Best model:  ARIMA(0,1,1)(0,1,0)[12]          
Total fit time: 2.802 seconds

# View model results
arima_model.summary()
# step5, predict the time series and compare with the real value
pred = pd.DataFrame(arima_model.predict(n_periods=12),columns=['predicted'],index=test.index)
plt.plot(train)
plt.plot(test,label='true')
plt.plot(pred,label='predict')
plt.legend()

3.4 Vector Autoregression model

What we discussed above are univariate problems, and the real world is often more complex. At this time, we will expand the AR model from univariate to multivariable. The characteristic of multivariable model is that there are several groups of parallel time series, and these times affect each other.

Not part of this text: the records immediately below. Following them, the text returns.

Background: an optimization exercise with open tools, aiming at a short achievable clock period and few clock cycles per item. Do not read the settings as production practice.
Only simulation tests tie the RTL to the original design; equivalence was not proved.
Power figures rest on the tool's default switching activity, not on a simulated workload.

**flow/config.mk**
```make
export PLATFORM = sky130hd
export DESIGN_NAME = hub75_output
export DESIGN_NICKNAME = hub75_output
export VERILOG_FILES = /design/flow/design.v
export SDC_FILE = /design/flow/constraint.sdc
export NUM_CORES = 4
export LEC_CHECK = 0
export CAP_MARGIN = 20
export CORE_MARGIN = 2
export CORE_UTILIZATION = 40
export SLEW_MARGIN = 20
```
**flow/constraint.sdc**
```tcl
create_clock -name core_clock -period 5.0 [get_ports {clk_in}]
set_input_delay 1.0000 -clock core_clock [delete_from_list [all_inputs] [get_ports {clk_in}]]
set_output_delay 1.0000 -clock core_clock [all_outputs]
set_load 0.01 [all_outputs]
```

Consider a scenario of three groups of parallel time series data. Under the second-order condition, the formula is as follows:

y = ϕ 0 + ϕ 1 ∗ y t − 1 + ϕ 2 ∗ y t − 2 y=\phi_0+\phi_1*y_{t-1}+\phi_2*y_{t-2} y= ϕ 0​+ ϕ 1​∗yt−1​+ ϕ 2 * YT − 2, y and ϕ 0 \phi_0 ϕ 0 is a vector of 3 * 1, ϕ 1 , ϕ 2 \phi_1,\phi_2 ϕ 1​, ϕ 2 is a matrix of 3 * 3

It can also be seen from the formula that the variables of VAR model increase rapidly with the increase of order. Therefore, this method should be tried only when the interaction relationship between different time series is expected. VaR is useful in some scenarios:

  • Test whether a variable affects other variables
  • A large number of variables need to be predicted, and analysts do not have much domain knowledge
  • Determine to what extent a prediction is caused by potential causality
import matplotlib.pyplot as plt
import pandas as pd
import numpy as np
from statsmodels.tsa.stattools import adfuller
from statsmodels.tsa.api import VAR
from statsmodels.tsa.stattools import grangercausalitytests
from statsmodels.tsa.vector_ar.vecm import coint_johansen
from statsmodels.stats.stattools import durbin_watson
%matplotlib inline
# Step 1: import data, which is an economic data with eight indicators
df = pd.read_csv('data/Raotbl6.csv', parse_dates=['date'], index_col='date')
df.head()
# Draw eight time series images
fig, axes = plt.subplots(nrows=4, ncols=2,figsize=(10,6))
for i, ax in enumerate(axes.flatten()):
    data = df[df.columns[i]]
    ax.plot(data, color='red', linewidth=1)
    ax.set_title(df.columns[i])
plt.tight_layout()

# Step 2: Granger's Causality Test to test the interaction between different sequences
maxlag=12
test='ssr_chi2test'
variables=df.columns
def grangers_causation_matrix(data, variables, test='ssr_chi2test', verbose=False):    
    df = pd.DataFrame(np.zeros((len(variables), len(variables))), columns=variables, index=variables)
    for c in df.columns:
        for r in df.index:
            test_result = grangercausalitytests(data[[r, c]], maxlag=maxlag, verbose=False)
            p_values = [round(test_result[i+1][0][test][1],4) for i in range(maxlag)]
            min_p_value = np.min(p_values)
            df.loc[r, c] = min_p_value
    df.columns = [var + '_x' for var in variables]
    df.index = [var + '_y' for var in variables]
    return df

grangers_causation_matrix(df, variables = df.columns)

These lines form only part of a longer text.